A cost-reduction initiative launched in Q3 FY2025 is already generating AUD $6.5 million in annualised savings, without affecting clinical rollout or R&D productivity. As the company reduces reliance on early-stage development and shifts into product commercialisation, its operating leverage is expected to improve. Additionally, a strategic investment of AUD $10 million from Pro Medicus in FY2025 helped boost the company’s cash position to AUD $16.9 million by June 30, providing further stability as it scales into FY2026.
Why this could be the breakout moment investors have been waiting for in imaging SaaS
To many investors tracking the medtech sector, 4DMedical now resembles something more than a clinical-stage biotech. It is beginning to look like a medtech SaaS platform with high margins, a large addressable market, and proven clinical traction. CT:VQ is already being called a potential “MRI moment” for lung imaging—not because it replicates existing workflows, but because it fundamentally redefines them.

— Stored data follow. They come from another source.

===== src/rtl/core/hmss_pkg.sv =====
// ----------------------------------------------------------------------------
// Height map scale and smooth package
// Shared item types, register indexes, reset values and controller commands.
// ----------------------------------------------------------------------------
package hmss_pkg;

	typedef struct packed {
		logic       func;
		logic [7:0] height_byte;
	} in_item_t;

	typedef struct packed {
		logic signed [15:0] smoothed_height;
		logic [9:0]         out_row;
		logic [9:0]         out_col;
		logic               frame_done;
	} out_item_t;

	localparam logic [1:0] CFG_NUM_COLS      = 2'd0;
	localparam logic [1:0] CFG_NUM_ROWS      = 2'd1;
	localparam logic [1:0] CFG_HEIGHT_SCALE  = 2'd2;
	localparam logic [1:0] CFG_HEIGHT_OFFSET = 2'd3;

	localparam logic [10:0] NUM_COLS_RST      = 11'd513;
	localparam logic [10:0] NUM_ROWS_RST      = 11'd513;
	localparam logic [15:0] HEIGHT_SCALE_RST  = 16'd1434;
	localparam logic [15:0] HEIGHT_OFFSET_RST = 16'hFEC0;

	localparam int NUM_W = 21;
	localparam logic [4:0] DIV_STEPS = 5'd21;

	typedef struct packed {
		logic take;
		logic sum_en;
		logic zero_v;
		logic top_en;
		logic bot_en;
		logic left_en;
		logic right_en;
		logic div_step;
		logic out_load;
		logic frame_done;
	} cmd_t;

endpackage


===== src/rtl/core/hmss_ctrl.sv =====
// ----------------------------------------------------------------------------
// Height map scale and smooth controller
// Raster position counters, output scheduling and the per-item sequence.
// ----------------------------------------------------------------------------
module hmss_ctrl #(
	parameter int MAX_COLS = 1024,
	parameter int MAX_ROWS = 1024
) (
	input  logic                        clk,
	input  logic                        arst_n,
	input  logic [10:0]                 num_cols,
	input  logic [10:0]                 num_rows,
	input  logic                        in_valid,
	input  logic                        in_func,
	output logic                        in_ready,
	output hmss_pkg::cmd_t              cmd,
	output logic [$clog2(MAX_COLS)-1:0] rd_addr,
	output logic [$clog2(MAX_COLS)-1:0] wr_addr,
	output logic [9:0]                  pos_row,
	output logic [9:0]                  pos_col,
	input  logic                        out_busy
);

	localparam int AW  = $clog2(MAX_COLS);
	localparam int RW  = $clog2(MAX_ROWS);
	localparam int CNW = $clog2(MAX_COLS + 1);
	localparam int RNW = $clog2(MAX_ROWS + 1);
	localparam int PW  = $clog2(MAX_COLS + 2);

	typedef enum logic [1:0] {S_IDLE, S_SUM, S_DIV, S_OUT} state_t;

	state_t         state_q;
	logic [AW-1:0]  in_col_q, out_col_q, in_col_c, out_col_c;
	logic [RW-1:0]  in_row_q, out_row_q, in_row_c, out_row_c;
	logic [PW-1:0]  pend_q, pend_c;
	logic [CNW-1:0] ceff_q, ceff_c;
	logic [RNW-1:0] reff_q, reff_c;
	logic           drain_q;
	logic [4:0]     div_cnt_q;
	logic           accept, have, done;

	always_comb begin
		if (num_cols == 11'd0) begin
			ceff_c = CNW'(1);
		end else if (32'(num_cols) > 32'(MAX_COLS)) begin
			ceff_c = CNW'(MAX_COLS);
		end else begin
			ceff_c = CNW'(num_cols);
		end
		if (num_rows == 11'd0) begin
			reff_c = RNW'(1);
		end else if (32'(num_rows) > 32'(MAX_ROWS)) begin
			reff_c = RNW'(MAX_ROWS);
		end else begin
			reff_c = RNW'(num_rows);
		end
		in_col_c  = (32'(in_col_q) >= 32'(ceff_c)) ? '0 : in_col_q;
		out_col_c = (32'(out_col_q) >= 32'(ceff_c)) ? '0 : out_col_q;
		in_row_c  = (32'(in_row_q) >= 32'(reff_c)) ? '0 : in_row_q;
		out_row_c = (32'(out_row_q) >= 32'(reff_c)) ? '0 : out_row_q;
		pend_c    = (32'(pend_q) > 32'(ceff_c) + 1) ? PW'(32'(ceff_c) + 1) : pend_q;
	end

	assign in_ready = (state_q == S_IDLE);
	assign accept   = in_valid && in_ready;
	assign have     = (32'(pend_q) == 32'(ceff_q) + 1);
	assign done     = (32'(out_row_q) + 1 == 32'(reff_q)) &&
		(32'(out_col_q) + 1 == 32'(ceff_q));
	assign rd_addr  = in_col_c;
	assign wr_addr  = in_col_q;
	assign pos_row  = 10'(out_row_q);
	assign pos_col  = 10'(out_col_q);

	always_comb begin
		cmd            = '0;
		cmd.take       = accept;
		cmd.sum_en     = (state_q == S_SUM);
		cmd.zero_v     = drain_q;
		cmd.top_en     = (out_row_q != '0);
		cmd.bot_en     = (32'(out_row_q) + 1 < 32'(reff_q));
		cmd.left_en    = (out_col_q != '0);
		cmd.right_en   = (in_col_q != '0) && (32'(out_col_q) + 1 < 32'(ceff_q));
		cmd.div_step   = (state_q == S_DIV);
		cmd.out_load   = (state_q == S_OUT) && !out_busy;
		cmd.frame_done = done;
	end

	always_ff @(posedge clk or negedge arst_n) begin
		if (!arst_n) begin
			state_q   <= S_IDLE;
			in_col_q  <= '0;
			in_row_q  <= '0;
			out_col_q <= '0;
			out_row_q <= '0;
			pend_q    <= '0;
			ceff_q    <= CNW'(1);
			reff_q    <= RNW'(1);
			drain_q   <= 1'b0;
			div_cnt_q <= '0;
		end else begin
			unique case (state_q)
				S_IDLE: begin
					if (accept) begin
						in_col_q  <= in_col_c;
						in_row_q  <= in_row_c;
						out_col_q <= out_col_c;
						out_row_q <= out_row_c;
						pend_q    <= pend_c;
						ceff_q    <= ceff_c;
						reff_q    <= reff_c;
						if (drain_q || !in_func) begin
							state_q <= S_SUM;
						end
					end
				end
				S_SUM: begin
					if (!have) begin
						pend_q <= pend_q + PW'(1);
					end
					if (32'(in_col_q) + 1 >= 32'(ceff_q)) begin
						in_col_q <= '0;
						if (!drain_q) begin
							if (32'(in_row_q) + 1 >= 32'(reff_q)) begin
								in_row_q <= '0;
								drain_q  <= 1'b1;
							end else begin
								in_row_q <= in_row_q + RW'(1);
							end
						end
					end else begin
						in_col_q <= in_col_q + AW'(1);
					end
					div_cnt_q <= '0;
					state_q   <= have ? S_DIV : S_IDLE;
				end
				S_DIV: begin
					div_cnt_q <= div_cnt_q + 5'd1;
					if (div_cnt_q == hmss_pkg::DIV_STEPS - 5'd1) begin
						state_q <= S_OUT;
					end
				end
				S_OUT: begin
					if (!out_busy) begin
						state_q <= S_IDLE;
						if (done) begin
							in_col_q  <= '0;
							in_row_q  <= '0;
							out_col_q <= '0;
							out_row_q <= '0;
							pend_q    <= '0;
							drain_q   <= 1'b0;
						end else if (32'(out_col_q) + 1 >= 32'(ceff_q)) begin
							out_col_q <= '0;
							out_row_q <= (32'(out_row_q) + 1 >= 32'(reff_q)) ?
								'0 : out_row_q + RW'(1);
						end else begin
							out_col_q <= out_col_q + AW'(1);
						end
					end
				end
				default: state_q <= S_IDLE;
			endcase
		end
	end

endmodule
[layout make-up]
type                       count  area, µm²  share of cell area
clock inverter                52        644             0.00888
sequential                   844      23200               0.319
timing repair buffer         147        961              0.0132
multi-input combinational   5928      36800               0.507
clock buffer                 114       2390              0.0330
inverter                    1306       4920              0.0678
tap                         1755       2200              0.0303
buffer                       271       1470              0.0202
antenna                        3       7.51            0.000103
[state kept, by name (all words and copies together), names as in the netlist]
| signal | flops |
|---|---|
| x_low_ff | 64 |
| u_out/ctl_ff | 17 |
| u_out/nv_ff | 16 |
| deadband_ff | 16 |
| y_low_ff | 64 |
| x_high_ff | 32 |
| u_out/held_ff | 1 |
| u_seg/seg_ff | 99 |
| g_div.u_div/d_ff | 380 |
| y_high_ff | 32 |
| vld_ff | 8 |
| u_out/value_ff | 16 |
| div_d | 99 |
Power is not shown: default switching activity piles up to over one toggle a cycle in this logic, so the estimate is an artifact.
File: src/hw/rtl/mcf_pkg.sv
// ----------------------------------------------------------------------------
// mcf_pkg: shared types, constants and functions for the motor command framer
// Frame layout constants, the held command type and the CRC-16 byte update.
// ----------------------------------------------------------------------------
package mcf_pkg;

   // frame geometry
   localparam int FRAME_LEN = 33;
   localparam int CRC_SPAN  = 31;
   localparam int POS_W     = $clog2(FRAME_LEN);

   // CRC-16/CCITT-FALSE
   localparam logic [15:0] CRC_POLY = 16'h1021;
   localparam logic [15:0] CRC_INIT = 16'hFFFF;

   // byte positions with nonzero content
   localparam logic [POS_W-1:0] POS_LEN_LO = POS_W'(1);
   localparam logic [POS_W-1:0] POS_PARAM  = POS_W'(3);
   localparam logic [POS_W-1:0] POS_ENABLE = POS_W'(6);
   localparam logic [POS_W-1:0] POS_SPEED  = POS_W'(7);
   localparam logic [POS_W-1:0] POS_DIR    = POS_W'(8);
   localparam logic [POS_W-1:0] POS_CRC_HI = POS_W'(CRC_SPAN);
   localparam logic [POS_W-1:0] POS_LAST   = POS_W'(FRAME_LEN - 1);

   localparam logic [7:0] PARAM_CODE = 8'h01;

   // one motor command as held during its frame
   typedef struct packed {
      logic       motor_stop;
      logic       forward;
      logic [7:0] speed;
   } cmd_type;

   // control from the sequencer to the CRC unit
   typedef struct packed {
      logic advance;
      logic first;
   } crc_ctrl_type;

   // frame byte at a payload position (positions before the CRC)
   function automatic logic [7:0] frame_data(input logic [POS_W-1:0] pos,
                                             input cmd_type cmd);
      logic [7:0] b;
      b = 8'h00;
      unique case (pos)
         POS_LEN_LO: b = 8'(FRAME_LEN);
         POS_PARAM:  b = PARAM_CODE;
         POS_ENABLE: b = {7'b0, ~cmd.motor_stop};
         POS_SPEED:  b = cmd.speed;
         POS_DIR:    b = {7'b0, cmd.forward};
         default:    b = 8'h00;
      endcase
      return b;
   endfunction

   // CRC update by one byte, MSB first
   function automatic logic [15:0] crc_byte(input logic [15:0] crc,
                                            input logic [7:0] b);
      logic [15:0] c;
      c = crc ^ {b, 8'h00};
      for (int i = 0; i < 8; i++) begin
         if (c[15]) begin
            c = {c[14:0], 1'b0} ^ CRC_POLY;
         end else begin
            c = {c[14:0], 1'b0};
         end
      end
      return c;
   endfunction

endpackage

With FDA clearance secured, government sales channels activated, and global site deployments rising, 4DMedical appears ready to move from story stock to revenue stock. If CT:VQ adoption builds momentum in U.S. hospitals and new billing pathways emerge for functional lung screening, the company may well transition into a dominant force in respiratory diagnostics. Add to that its IP position, SaaS delivery, and Philips-backed distribution, and forum investors are rightly asking whether this could be the early innings of a global imaging disruptor.
At AUD 0.77, 4DX is trading near the upper end of its 52-week range, up more than 75% year to date. But if 4DMedical can execute on its commercial rollout and deepen its footprint across the U.S. and Australian healthcare systems, the stock’s current valuation may only reflect the beginning of a larger narrative—one where software defines not just diagnostics, but the very structure of care delivery in lung health.